Monday’s two quakes inflicted further damage upon a region struggling to recover from the events of September and February, and caused further distress to people already seriously traumatised.
Mr McVicar said that the people behind the three major earthquakes had caused untold misery and suffering.
“Whoever is doing this has to be stopped, for the good of our people. How can our politicians just stand by doing nothing while our second largest city slowly dies? Do the tears in the eyes of the children of Christchurch mean nothing to these people?
“It’s time we got tough on natural disasters.
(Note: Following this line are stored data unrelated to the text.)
## src/rtl/segaddr_pkg.sv

```systemverilog
package segaddr_pkg;
  typedef enum logic [1:0] {
    SEG_EXTRA = 2'b00,
    SEG_CODE  = 2'b01,
    SEG_STACK = 2'b10,
    SEG_DATA  = 2'b11
  } segId_e;

  typedef enum logic [1:0] {
    REF_FETCH  = 2'b00,
    REF_DATA   = 2'b01,
    REF_STACK  = 2'b10,
    REF_STRDST = 2'b11
  } refKind_e;

  typedef struct packed {
    logic   capture;
    segId_e segSel;
  } segStrobe_t;
endpackage

```

## src/rtl/segCtrl.sv

```systemverilog
module segCtrl
  import segaddr_pkg::*;
(
  input  logic       clk,
  input  logic       rstN,
  input  logic       ovrValid,
  input  logic [1:0] ovrSeg,
  input  logic       refValid,
  input  logic [1:0] refKind,
  input  logic       useBp,
  output segStrobe_t strobe
);
  logic     pendValid;
  segId_e   pendSeg;
  refKind_e kind;
  segId_e   selSeg;
  logic     consumes;

  assign kind     = refKind_e'(refKind);
  assign consumes = refValid && (kind != REF_FETCH);

  always_comb begin
    unique case (kind)
      REF_FETCH:  selSeg = SEG_CODE;
      REF_STACK:  selSeg = SEG_STACK;
      REF_STRDST: selSeg = SEG_EXTRA;
      default: begin
        if (pendValid)  selSeg = pendSeg;
        else if (useBp) selSeg = SEG_STACK;
        else            selSeg = SEG_DATA;
      end
    endcase
  end

  always_ff @(posedge clk) begin
    if (!rstN) begin
      pendValid <= 1'b0;
      pendSeg   <= SEG_EXTRA;
    end else if (ovrValid) begin
      pendValid <= 1'b1;
      pendSeg   <= segId_e'(ovrSeg);
    end else if (consumes) begin
      pendValid <= 1'b0;
    end
  end

  assign strobe.capture = refValid;
  assign strobe.segSel  = selSeg;


  prefix_consumed_chk: assert property (@(posedge clk) disable iff (!rstN)
    (consumes && !ovrValid) |=> !pendValid);


  fetch_keeps_prefix_chk: assert property (@(posedge clk) disable iff (!rstN)
    (pendValid && refValid && kind == REF_FETCH && !ovrValid) |=> pendValid && $stable(pendSeg));
endmodule

```

## src/rtl/segDatapath.sv

```systemverilog
module segDatapath
  import segaddr_pkg::*;
#(
  parameter int SEG_W = 16,
  parameter int OFF_W = 16,
  parameter int SHIFT = 4,
  parameter int NSEG  = 4,
  localparam int ADDR_W = SEG_W + SHIFT,
  localparam int SEL_W  = $clog2(NSEG)
) (
  input  logic              clk,
  input  logic              rstN,
  input  segStrobe_t        strobe,
  input  logic              segWrEn,
  input  logic [SEL_W-1:0]  segWrSel,
  input  logic [SEG_W-1:0]  segWrData,
  input  logic [OFF_W-1:0]  offset,
  output logic              addrValid,
  output logic [ADDR_W-1:0] physAddr,
  output logic [SEL_W-1:0]  segUsed
);
  logic [SEG_W-1:0]  segBank [NSEG];
  logic [SEG_W-1:0]  segVal;
  logic [ADDR_W-1:0] sum;

  for (genvar g = 0; g < NSEG; g++) begin : gSeg
    always_ff @(posedge clk) begin
      if (!rstN)                                      segBank[g] <= '0;
      else if (segWrEn && segWrSel == SEL_W'(g))      segBank[g] <= segWrData;
    end
  end

  assign segVal = segBank[strobe.segSel];
  assign sum    = {segVal, {SHIFT{1'b0}}} + ADDR_W'(offset);

  always_ff @(posedge clk) begin
    if (!rstN) begin
      addrValid <= 1'b0;
      physAddr  <= '0;
      segUsed   <= '0;
    end else begin
      addrValid <= strobe.capture;
      if (strobe.capture) begin
        physAddr <= sum;
        segUsed  <= SEL_W'(strobe.segSel);
      end
    end
  end


  valid_follows_req_chk: assert property (@(posedge clk) disable iff (!rstN)
    strobe.capture |=> addrValid);


  idle_hold_chk: assert property (@(posedge clk) disable iff (!rstN)
    !strobe.capture |=> !addrValid && $stable(physAddr) && $stable(segUsed));
endmodule

```

## src/rtl/segAddrGen.sv

```systemverilog
module segAddrGen
  import segaddr_pkg::*;
(
  input  logic        clk,
  input  logic        rstN,
  input  logic        segWrEn,
  input  logic [1:0]  segWrSel,
  input  logic [15:0] segWrData,
  input  logic        ovrValid,
  input  logic [1:0]  ovrSeg,
  input  logic        refValid,
  input  logic [1:0]  refKind,
  input  logic        useBp,
  input  logic [15:0] offset,
  output logic        addrValid,
  output logic [19:0] physAddr,
  output logic [1:0]  segUsed
);
  segStrobe_t strobe;

  segCtrl ctrl_i (
    .clk(clk), .rstN(rstN), .ovrValid(ovrValid), .ovrSeg(ovrSeg),
    .refValid(refValid), .refKind(refKind), .useBp(useBp), .strobe(strobe)
  );

  segDatapath #(.SEG_W(16), .OFF_W(16), .SHIFT(4), .NSEG(4)) dp_i (
    .clk(clk), .rstN(rstN), .strobe(strobe), .segWrEn(segWrEn),
    .segWrSel(segWrSel), .segWrData(segWrData), .offset(offset),
    .addrValid(addrValid), .physAddr(physAddr), .segUsed(segUsed)
  );


  fetch_code_chk: assert property (@(posedge clk) disable iff (!rstN)
    (refValid && refKind == 2'b00) |=> segUsed == 2'b01);


  stack_fixed_chk: assert property (@(posedge clk) disable iff (!rstN)
    (refValid && refKind == 2'b10) |=> segUsed == 2'b10);


  strdst_extra_chk: assert property (@(posedge clk) disable iff (!rstN)
    (refValid && refKind == 2'b11) |=> segUsed == 2'b00);
endmodule

```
Let’s send a message to the people behind earthquakes, volcanic eruptions, cyclones and other callous natural disasters, that their violence won’t be tolerated anymore.”
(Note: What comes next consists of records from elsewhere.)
File: config.mk
export PLATFORM = sky130hd
export DESIGN_NAME = save_frame_walker
export DESIGN_NICKNAME = d
export VERILOG_FILES = /design/src/rtl/sfw_pkg.sv /design/src/rtl/sfw_addr_calc.sv /design/src/rtl/sfw_page_check.sv /design/src/rtl/sfw_pa_list.sv /design/src/rtl/save_frame_walker.sv
export SDC_FILE = /design/constraint.sdc
export NUM_CORES = 1
export LEC_CHECK = 0
export ABC_AREA = 1
export BUFFER_PORTS_ARGS = -buffer_cell sky130_fd_sc_hd__buf_2
export CAP_MARGIN = 20
export CORE_ASPECT_RATIO = 1.4
export CORE_MARGIN = 2
export CORE_UTILIZATION = 35
export CTS_BUF_LIST = sky130_fd_sc_hd__clkbuf_4 sky130_fd_sc_hd__clkbuf_8
export CTS_CLUSTER_SIZE = 16
export DETAILED_ROUTE_END_ITERATION = 6
export PLACE_DENSITY = 0.6
export RECOVER_POWER = 50
export SETUP_SLACK_MARGIN = 0.05
export SYNTH_ARGS = -nofsm -noshare
export SYNTH_HDL_FRONTEND = slang
export SYNTH_SLANG_ARGS = --single-unit
File: constraint.sdc
create_clock -name clk -period 10.1 [get_ports clk]
set_input_delay 1.515 -clock clk [delete_from_list [all_inputs] [get_ports clk]]
set_output_delay 1.515 -clock clk [all_outputs]
set_load 0.005 [all_outputs]
File: src/rtl/sfw_pkg.sv
package sfw_pkg;

  typedef enum logic [1:0] {
    FLT_NONE = 2'd0,
    FLT_PAGE = 2'd1,
    FLT_GP   = 2'd2
  } fault_e;

  typedef enum logic [2:0] {
    ST_IDLE,
    ST_CALC,
    ST_REQ,
    ST_WAIT,
    ST_DONE
  } walk_state_e;

endpackage

File: src/rtl/sfw_addr_calc.sv
module sfw_addr_calc #(
  parameter int ADDR_W    = 32,
  parameter int FP_W      = 8,
  parameter int SLOT_W    = 8,
  parameter int XS_W      = 16,
  parameter int NP_W      = 5,
  parameter int GPR_BYTES = 184
) (
  input  logic [ADDR_W-1:0] area_off,
  input  logic [ADDR_W-1:0] region_base,
  input  logic [FP_W-1:0]   frame_pages,
  input  logic [SLOT_W-1:0] slot,
  input  logic [XS_W-1:0]   xstate_bytes,
  input  logic              compat32,
  input  logic [ADDR_W-1:0] seg_limit,
  output logic [ADDR_W-1:0] frame_addr,
  output logic [ADDR_W-1:0] gpr_addr,
  output logic [NP_W-1:0]   n_pages,
  output logic              gpr_over_limit
);
  localparam int SPAN_W = FP_W + SLOT_W;

  logic [SPAN_W-1:0] slot_span;
  logic [XS_W:0]     rounded;
  logic [ADDR_W:0]   gpr_last;

  // slot index times pages per frame gives the frame's page offset
  assign slot_span  = SPAN_W'(slot) * SPAN_W'(frame_pages);
  assign frame_addr = area_off + region_base + (ADDR_W'(slot_span) << 12);
  assign gpr_addr   = frame_addr + (ADDR_W'(frame_pages) << 12) - ADDR_W'(GPR_BYTES);

  // round the extended-state size up to whole pages
  assign rounded = {1'b0, xstate_bytes} + (XS_W+1)'(4095);
  assign n_pages = NP_W'(rounded >> 12);

  // last byte of the register area, carry kept so a wrap counts as outside
  assign gpr_last       = {1'b0, gpr_addr} + (ADDR_W+1)'(GPR_BYTES - 1);
  assign gpr_over_limit = compat32 && (gpr_last > {1'b0, seg_limit});
endmodule

File: src/rtl/sfw_page_check.sv
module sfw_page_check #(
  parameter int ADDR_W = 32,
  parameter int ID_W   = 8
) (
  input  logic [ADDR_W-1:0] probe_addr,
  input  logic [ID_W-1:0]   region_id,
  input  logic              in_prot,
  input  logic              pg_valid,
  input  logic              blocked,
  input  logic              pending,
  input  logic              modified,
  input  logic [ADDR_W-1:0] stored_addr,
  input  logic              regular,
  input  logic [ID_W-1:0]   pg_owner,
  input  logic              can_read,
  input  logic              can_write,
  output logic              page_ok
);
  logic [ADDR_W-1:0] addr_diff;
  logic              same_page;
  logic              state_ok;

  assign addr_diff = stored_addr ^ probe_addr;
  assign same_page = (addr_diff >> 12) == '0;
  assign state_ok  = pg_valid && !blocked && !pending && !modified;
  assign page_ok   = in_prot && state_ok && same_page && regular &&
                     (pg_owner == region_id) && can_read && can_write;
endmodule

File: src/rtl/sfw_pa_list.sv
module sfw_pa_list #(
  parameter int MAX_PAGES = 8,
  parameter int PA_W      = 32,
  parameter int CNT_W     = 4
) (
  input  logic                      clk,
  input  logic                      rst_n,
  input  logic                      clear,
  input  logic                      push,
  input  logic [PA_W-1:0]           push_pa,
  output logic [MAX_PAGES*PA_W-1:0] pa_flat,
  output logic [CNT_W-1:0]          count
);
  localparam logic [PA_W-1:0] PAGE_MASK = ~PA_W'(12'hFFF);

  logic [PA_W-1:0] page_only;
  assign page_only = push_pa & PAGE_MASK;

  for (genvar i = 0; i < MAX_PAGES; i++) begin : g_slot
    logic [PA_W-1:0] pa_q;
    always_ff @(posedge clk) begin
      if (!rst_n || clear)                      pa_q <= '0;
      else if (push && count == CNT_W'(i))      pa_q <= page_only;
    end
    assign pa_flat[i*PA_W +: PA_W] = pa_q;
  end

  always_ff @(posedge clk) begin
    if (!rst_n || clear)                                  count <= '0;
    else if (push && int'(count) < MAX_PAGES)             count <= count + 1'b1;
  end
endmodule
However, Auckland University Law Professor Jill Tamarillo cautioned against any sudden law change, saying that evidential issues would make any prosecution for committing a natural disaster problematic, even if laws were passed to prohibit earthquakes.
“In many cases it won’t be clear who’s responsible for an earthquake,” said Professor Tamarillo.
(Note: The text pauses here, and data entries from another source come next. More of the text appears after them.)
`src/rtl/seqmem_pkg.sv`:
```
package seqmem_pkg;

  localparam int unsigned LANES  = 4;
  localparam int unsigned BYTE_W = 8;

  typedef enum logic {
    SEL_PTR  = 1'b0,
    SEL_DATA = 1'b1
  } host_sel_e;

  // Factory program word: message bytes derived from the index, small delay,
  // link to the following word, last factory word links to the terminator.
  function automatic logic [31:0] factory_word(input int unsigned idx,
                                               input int unsigned last,
                                               input int unsigned term);
    logic [7:0] i8;
    logic [7:0] link;
    i8   = 8'(idx);
    link = (idx == last) ? 8'(term) : 8'(idx + 1);
    return {8'hA0 + i8, 8'h50 ^ i8, {5'b0, i8[2:0]}, link};
  endfunction

  function automatic logic [31:0] term_word(input int unsigned term);
    return {16'hFFFF, 8'h00, 8'(term)};
  endfunction

endpackage

```
`src/rtl/seqmem_ptr.sv`:
```
module seqmem_ptr #(
  parameter int unsigned ADDR_W = 8
) (
  input  logic              clk,
  input  logic              rst_n,
  input  logic              load,
  input  logic [ADDR_W-1:0] load_val,
  input  logic              step,
  output logic [ADDR_W-1:0] ptr_q
);
  localparam logic [ADDR_W-1:0] ONE = ADDR_W'(1);

  always_ff @(posedge clk) begin
    if (!rst_n) begin
      ptr_q <= '0;
    end else if (load) begin
      ptr_q <= load_val;
    end else if (step) begin
      ptr_q <= ptr_q + ONE;   // natural wrap at the top
    end
  end
endmodule

```
`src/rtl/seqmem_guard.sv`:
```
module seqmem_guard #(
  parameter int unsigned WORDS        = 64,
  parameter int unsigned FACTORY_LAST = 42,
  parameter int unsigned WORD_W       = 6
) (
  input  logic              wr,
  input  logic [WORD_W-1:0] word,
  input  logic [1:0]        lane,
  output logic [3:0]        lane_we
);
  localparam int unsigned TERM_IDX  = WORDS - 1;
  localparam int unsigned LINK_LANE = 3;

  logic in_factory;
  logic in_term;

  assign in_factory = (32'(word) <= FACTORY_LAST);
  assign in_term    = (32'(word) == TERM_IDX);

  for (genvar l = 0; l < 4; l++) begin : g_lane
    logic lane_open;
    if (l == LINK_LANE) begin : g_link
      assign lane_open = !in_term;
    end else begin : g_body
      assign lane_open = !in_term && !in_factory;
    end
    assign lane_we[l] = wr && (lane == 2'(l)) && lane_open;
  end
endmodule

```
`src/rtl/seqmem_store.sv`:
```
module seqmem_store
  import seqmem_pkg::*;
#(
  parameter int unsigned WORDS        = 64,
  parameter int unsigned FACTORY_LAST = 42,
  parameter int unsigned WORD_W       = 6
) (
  input  logic              clk,
  input  logic              rst_n,
  input  logic [WORD_W-1:0] host_word,
  input  logic [1:0]        host_lane,
  input  logic [3:0]        lane_we,
  input  logic [7:0]        wr_byte,
  output logic [7:0]        host_byte,
  input  logic [WORD_W-1:0] eng_addr,
  output logic [31:0]       eng_word
);
  localparam int unsigned TERM_IDX = WORDS - 1;

  logic [31:0] mem_q [WORDS];
  logic [31:0] host_sel_word;

  always_ff @(posedge clk) begin
    if (!rst_n) begin
      for (int i = 0; i < int'(WORDS); i++) begin
        if (i <= int'(FACTORY_LAST))      mem_q[i] <= factory_word(i, FACTORY_LAST, TERM_IDX);
        else if (i == int'(TERM_IDX))     mem_q[i] <= term_word(TERM_IDX);
        else                              mem_q[i] <= '0;
      end
    end else begin
      for (int l = 0; l < 4; l++) begin
        if (lane_we[l]) mem_q[host_word][(3-l)*8 +: 8] <= wr_byte;
      end
    end
  end

  // Engine port: registered, old data on a same-cycle host write.
  always_ff @(posedge clk) begin
    if (!rst_n) eng_word <= '0;
    else        eng_word <= mem_q[eng_addr];
  end

  assign host_sel_word = mem_q[host_word];
  always_comb begin
    unique case (host_lane)
      2'd0:    host_byte = host_sel_word[31:24];
      2'd1:    host_byte = host_sel_word[23:16];
      2'd2:    host_byte = host_sel_word[15:8];
      default: host_byte = host_sel_word[7:0];
    endcase
  end
endmodule

```
`src/rtl/seqmem_port.sv`:
```
module seqmem_port
  import seqmem_pkg::*;
#(
  parameter int unsigned WORDS        = 64,
  parameter int unsigned FACTORY_LAST = 42
) (
  input  logic        clk,
  input  logic        rst_n,
  input  logic        host_sel,
  input  logic        host_wr,
  input  logic        host_rd,
  input  logic [7:0]  host_wdata,
  output logic [7:0]  host_rdata,
  input  logic [5:0]  eng_addr,
  output logic [31:0] eng_word
);
  localparam int unsigned WORD_W = $clog2(WORDS);
  localparam int unsigned ADDR_W = WORD_W + 2;

  logic [ADDR_W-1:0] ptr_q;
  logic [3:0]        lane_we;
  logic [7:0]        host_byte;
  logic              ptr_load;
  logic              data_wr;
  logic              data_rd;
  logic              do_read;

  assign ptr_load = host_wr && (host_sel == SEL_PTR);
  assign data_wr  = host_wr && (host_sel == SEL_DATA);
  assign do_read  = host_rd && !host_wr;               // write wins
  assign data_rd  = do_read && (host_sel == SEL_DATA);

  seqmem_ptr #(.ADDR_W(ADDR_W)) u_ptr (
    .clk      (clk),
    .rst_n    (rst_n),
    .load     (ptr_load),
    .load_val (host_wdata[ADDR_W-1:0]),
    .step     (data_wr || data_rd),
    .ptr_q    (ptr_q)
  );

  seqmem_guard #(
    .WORDS(WORDS), .FACTORY_LAST(FACTORY_LAST), .WORD_W(WORD_W)
  ) u_guard (
    .wr      (data_wr),
    .word    (ptr_q[ADDR_W-1:2]),
    .lane    (ptr_q[1:0]),
    .lane_we (lane_we)
  );

  seqmem_store #(
    .WORDS(WORDS), .FACTORY_LAST(FACTORY_LAST), .WORD_W(WORD_W)
  ) u_store (
    .clk       (clk),
    .rst_n     (rst_n),
    .host_word (ptr_q[ADDR_W-1:2]),
    .host_lane (ptr_q[1:0]),
    .lane_we   (lane_we),
    .wr_byte   (host_wdata),
    .host_byte (host_byte),
    .eng_addr  (eng_addr[WORD_W-1:0]),
    .eng_word  (eng_word)
  );

  always_ff @(posedge clk) begin
    if (!rst_n) begin
      host_rdata <= '0;
    end else if (do_read) begin
      host_rdata <= (host_sel == SEL_DATA) ? host_byte : 8'(ptr_q);
    end
  end
endmodule

```
`config.mk`:
```
export PLATFORM = sky130hd
export DESIGN_NAME = seqmem_port
export DESIGN_NICKNAME = d
export VERILOG_FILES = /design/src/rtl/seqmem_pkg.sv /design/src/rtl/seqmem_ptr.sv /design/src/rtl/seqmem_guard.sv /design/src/rtl/seqmem_store.sv /design/src/rtl/seqmem_port.sv
export SDC_FILE = /design/constraint.sdc
export NUM_CORES = 2
export LEC_CHECK = 0
export BUFFER_PORTS_ARGS = -buffer_cell sky130_fd_sc_hd__buf_4
export CELL_PAD_IN_SITES_DETAIL_PLACEMENT = 0
export CELL_PAD_IN_SITES_GLOBAL_PLACEMENT = 1
export CORE_MARGIN = 2
export CORE_UTILIZATION = 62
export CTS_BUF_LIST = sky130_fd_sc_hd__clkbuf_2
export CTS_CLUSTER_DIAMETER = 100
export DETAILED_ROUTE_END_ITERATION = 10
export PLACE_DENSITY = 0.94
export SLEW_MARGIN = 10
export SYNTH_ARGS = -nofsm -noshare
export SYNTH_HDL_FRONTEND = slang
export SYNTH_SLANG_ARGS = --single-unit
```
`constraint.sdc`:
```
create_clock -name clk -period 8.5 [get_ports clk]
set_input_delay 0.85 -clock clk [delete_from_list [all_inputs] [get_ports clk]]
set_output_delay 0.85 -clock clk [all_outputs]
set_load 0.01 [all_outputs]
```
## Word level (Yosys, flattened, before mapping)

Memories as Yosys holds them, arrays and structs flattened. A register that Yosys moved wholly into a read port is not among the register bits.
Cells that the tools add are included.

- Add/sub/neg operators: 1
- Magnitude comparators: 1
- Eq/ne operators: 4
- Muxes and demuxes: 22
- Bitwise operators: 1
- Reduce and logical (&&, ||, !) cells: 21

Operators with widths:

| kind | count |
|---|---|
| 2-to-1 mux 32 bit | 1 |
| OR reduction 32 bit | 1 |
| 2-to-1 mux 8 bit | 3 |
| case mux 8 bit (3 select lines) | 1 |
| 2-to-1 mux 6 bit | 3 |
| logical AND 1 bit | 13 |
| 2-to-1 mux 1 bit | 13 |
| adder 8 x 1 -> 8 bit, second input constant | 1 |
| == test 6 bit, second input constant | 1 |
| <= comparator 6 bit, second input constant | 1 |
| == test 2 bit, second input constant | 2 |
| zero test 1 bit | 4 |
| 2-to-1 mux 4 bit | 1 |
| == test 2 x 1 -> 1 bit, second input constant | 1 |
| zero test 2 bit | 1 |
| nonzero test 2 bit | 1 |
| logical OR 1 bit | 1 |
| inverter 1 bit | 1 |

- Bits in registers: 16
- Memory bits (writable): 2048
- Bits of input ports: 19
- Output and inout bits: 40
- Memories kept: 1

Memories:

| name | depth | bits a word | rd ports | clocked after memory_dff | write ports | line | source |
|---|---|---|---|---|---|---|---|
| u_store.mem_q | 64 | 32 | 2 | 2 | 64 | seqmem_store.sv:20 | `logic [31:0] mem_q [WORDS];` |

## Depth between registers and ports, before layout

- Word-level depth: 9
- Depth in mapped cells: 12
- Mapped depth without buffers: 8

## Hierarchy

From an unflattened synthesis, not the netlist that was laid out.

- Cells, all modules: 8179
- Area, all modules: 110882.6 sq um

Modules (own cells, without submodules):

| module | instances | cells an instance | area each (sq um) | seq. area each (sq um) |
|---|---|---|---|---|
| seqmem_store | 1 | 8076 | 109964.2 | 62139.6 |
| seqmem_ptr | 1 | 55 | 461.7 | 160.2 |
| seqmem_port | 1 | 38 | 391.6 | 160.2 |
| seqmem_guard | 1 | 10 | 65.1 | 0.0 |

## Worst setup path before layout

Ideal clock, no wire load.

- Path kind: input-to-reg
- From: in eng_addr[0]
- To: reg u_store.eng_word[11], read port of u_store.mem_q
- Arrival: 3.141 ns
- Slack: 5.244 ns
- Stages on the path: 6
- Buffers on the path: 2
- Path through: buf_2 buf_1 mux4_2 mux4_2 mux4_2 and2_1

RTL lines:

| item | line | source |
|---|---|---|
| start, declared | seqmem_port.sv:14 | `input logic [5:0] eng_addr,` |
| end, declared | seqmem_store.sv:16 | `output logic [31:0] eng_word` |

==> out/metrics.cfg <==
[timing]
min_period_ns=4.99
finalMaxSlewViolations=0
rsz0062_at_grt=no
fin_skew_ns=0.204
max-slew-margin-rel_pct=8.21
finalHoldViolations=0
setup_viol=0
fin_crit_sh_pct=58.7
worst_slew_pin_slew_ns=1.38
max_freq_mhz=200
fin_tns_setup_ns=0

[synth]
ys_ff_latch=2102
synth_commonest_cells=edfxtp_1 (2048), mux4_2 (1155), and3_1 (507)
synthMuxAreaShare_pct=26.2
synth-simple-area-share_pct=7.94
synth_top_area_share_pct=58.9
synth_area_leader_cell=edfxtp_1
synth.avg_cell_area_um2=16.9
ys_warn_count=0
synth_area_um2=104000
yosysMostFrequentCell=edfxtp_1
post_synth_fa_ha_maj_area_fraction_pct=0.0479
ys_seq_area_share_pct=59.9
syn_inst=6166
synth_cell_types=72
synth_edf_count=2048
synth_top_family_by_area=multiplexers
ys_async_sr_fraction_pct=0
synth_compound_area_share_pct=2.64
synth_area_leaders=edfxtp_1 (59%), mux4_2 (25%), and3_1 (3.0%)
ys.flop_type=edfxtp_1
synth_xor_area_share_pct=0.00838

[critical_path]
required_ns=10.10
critPathMaxFanout=81
cp_num_buf_inv=2
path_cells=and3_1 > and2_1 > a2111oi_0 > buf_4 > and2_2 > buf_4 > nand2_1 > nand2_1
start_kind=flop
cpPeakStageDelay_ns=0.92
crit_arrival_ns=6.58
crit_family=simple AND/OR/NAND/NOR gates
end_kind=flop
critical_path_class=flop to flop
cpMaxStageDelayCell=a2111oi_0

[clocking]
cts_buffers=550
cts_tree=done
clk_pin_slew_worst_paths_ns=0.10
cts_resized=0
htree_num_levels=6
clk_path_buf_depth=4
post-cts-setup-buffer-count=0
clock_sinks=2102
clk-insertion-delay-late_ns=1.99
root_buffer=clkbuf_2

[pwr]
ir_drop_v=0.000173
power_frac_clock_pct=30.7
leakagePower_nw=42.7
seqPwrFrac_pct=55.2
p_int_mw=16.0
combPwrFrac_pct=14.1
p_sw_share_pct=28.8
finalPower_mw=22.4
switching_power_mw=6.46
power.density_nw_per_um2=194

[route]
drt-met1-wl_um=104000
dr_wl_met2_um=150000
route.met3.wl_um=50700
via_count=69400
routed_via_density=6.97
drc=0
dr.pass1.iters=9
wl_per_cell_um=33.0
drt_iter0_drc=12900
routed.top_layer=met5
ant_nets=0
wirelength_um=328000

[placed_design]
gp_congestion=0.982
dp_hpwl_um=211000
portBuffers=58

[floorplanning]
coreArea_um2=167000
die_w_um=414
initial_core_util_pct=62.5
die_h_um=414
io-pin-count=59
fp-row-count=150
die-area_um2=172000

[global_route]
grt_pass1_vias=68900
grt_max_degree=125
gr-total-overflow=0
grt_pass1_wl_um=470000
grtUsageTotal_pct=38.4
antenna_found_initial=29

[cells_and_area]
finalNetCount=7400
layout-drive-gt1-share_pct=29.2
fin_util_pct=69.0
syn2layout_area_growth_pct=10.5

[outcome]
status=complete, no violations

[min_path]
min_path_type=primary input to flop

[run]
drv_cap=0

[worst register-to-register path: stages (launching register included)]
cell	delay, ns
dfxtp_1	0.50
and3_1	0.41
and2_1	0.44
a2111oi_0	0.93
buf_4	0.27
and2_2	0.81
buf_4	0.68
nand2_1	0.24
nand2_1	0.34
[final cells by class]
cell class	instances	area, um^2
Timing Repair Buffer	253	2240
Antenna cell	22	55.1
Sequential cell	2102	62600
Inverter	149	568
Clock inverter	125	694
Clock buffer	781	3910
Fill cell	10900	51800
Tap cell	2204	2760
Multi-Input combinational cell	4321	42600
[kinds of logic (layout without fill, tap and decap cells)]
family | after synthesis | in the layout
flip-flops | 2102 | 2102
AND/OR/NAND/NOR | 1568 | 1568
multiplexers | 1288 | 1288
buffers and inverters | 805 | 1308
AO/OA/AOI/OAI | 396 | 396
adder cells (fa/ha/maj) | 4 | 4
other | 2 | 1086
XOR/XNOR | 1 | 1
[power by group through the flow]
stage	logic (mW)	registers (mW)	clock network, mW
6_report	3.17	12.4	6.88
5_1_grt	3.23	12.4	7.36
4_1_cts	3.05	12.3	6.89
3_5_place_dp	3.02	12.6	0
3_3_place_gp	2.99	12.5	0
2_1_floorplan	2.00	12.4	0
[placed cells by master (no fill, tap or decap), types with 114 or more instances in the layout]
master / n
nor3_1: 137
nor2_1: 223
buf_4: 190
nand2_1: 271
edfxtp_1: 2048
mux4_2: 1155
or3_1: 114
conb_1: 1064
mux2i_1: 117
and2_1: 120
clkbuf_2: 781
and3_1: 507
inv_1: 142
[final timing paths]
path / from / to / slack (ns) / depth (start not counted)
worst min-delay path: host_rd / host_rdata[3]$_SDFFE_PN0P_ / 0.13 / 6
worst max register to register: u_ptr.ptr_q[2]$_SDFFE_PN0N_ / u_store.mem_q[47][16]$_SDFFCE_PN0P_ / 3.51 / 8
worst min register to register: host_rdata[3]$_SDFFE_PN0P_ / host_rdata[3]$_SDFFE_PN0P_ / 0.66 / 3
worst max-delay path: u_ptr.ptr_q[2]$_SDFFE_PN0N_ / u_store.mem_q[47][16]$_SDFFCE_PN0P_ / 3.51 / 8
[per-stage QoR]
stage	hold WS (ns)	worst slack (ns)	std cells	instance area, um^2
6_report	0.129	3.51	9957	115000
3_3_place_gp	0.657	3.89	8987	110000
3_5_place_dp	0.657	3.78	8987	110000
2_1_floorplan	0.570	5.24	7228	108000
4_1_cts	0.000690	3.83	9935	115000
5_1_grt	0.0994	3.37	9941	115000
[flip-flops by register name, indices dropped and copies added, names as in the netlist, named ones only]
name,count
u_ptr.ptr_q,8
host_rdata,8
u_store.mem_q,2048
u_store.eng_word,32
[repair_timing]
action | in CTS | in global routing
hold buffers | 42 | 0
endpoints found under the hold margin | 1161 | 0
setup endpoints to repair | 0 | 0
[per-layer routing]
metal,up-vias,track usage [%]
li1,27000,-
met1,34500,49.3
met2,6587,57.1
met3,1307,13.1
met4,26,23.6
met5,-,0.333
Power figures use the tool's default switching activity.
“We often call these events ‘acts of God’, but which god? The prosecution will have an almost impossible task trying to prove that a particular disaster was committed by say Jehovah rather than Allah.”
Professor Tamarillo also questioned the deterrent effect of any sentence imposed on a natural disaster offender.
“How does one punish God effectively? Our prisons just aren’t suited to housing deities. We also know that for many criminals prison is little more than a finishing school, and that when they finish their sentence they are even more dangerous.”
But Garth McVicar has slammed critics of the Sensible Sentencing Trust’s call for “get-tough” policies.
“We’re been told for years by these liberal pointy-headed ivory tower types that it can’t be done and that it shouldn’t be done, and the end result is a society where people live in constant terror of natural disasters attacking them in the dead of night.
“You ask anyone in Christchurch right now what they think about the wave of natural disasters hitting them, and they’ll tell you that they’re sick of it.
“If politicians, academics and liberal do-gooders would just get off their high horses and meet some of the victims of these crimes, they’d see for themselves how much our current legal system panders to criminals and how utterly broken it is.”
Mr McVicar also said that further earthquakes could have been prevented had the Government adopted a zero-tolerance policy towards natural disasters several years ago.
“A broken-windows intervention strategy could have saved a lot of lives. But more importantly, if a magnitude six or greater earthquake had been included as a ‘strike’ offence when the three-strikes legislation was passed in 2010, we could right now be throwing the book at these criminal scumbags.”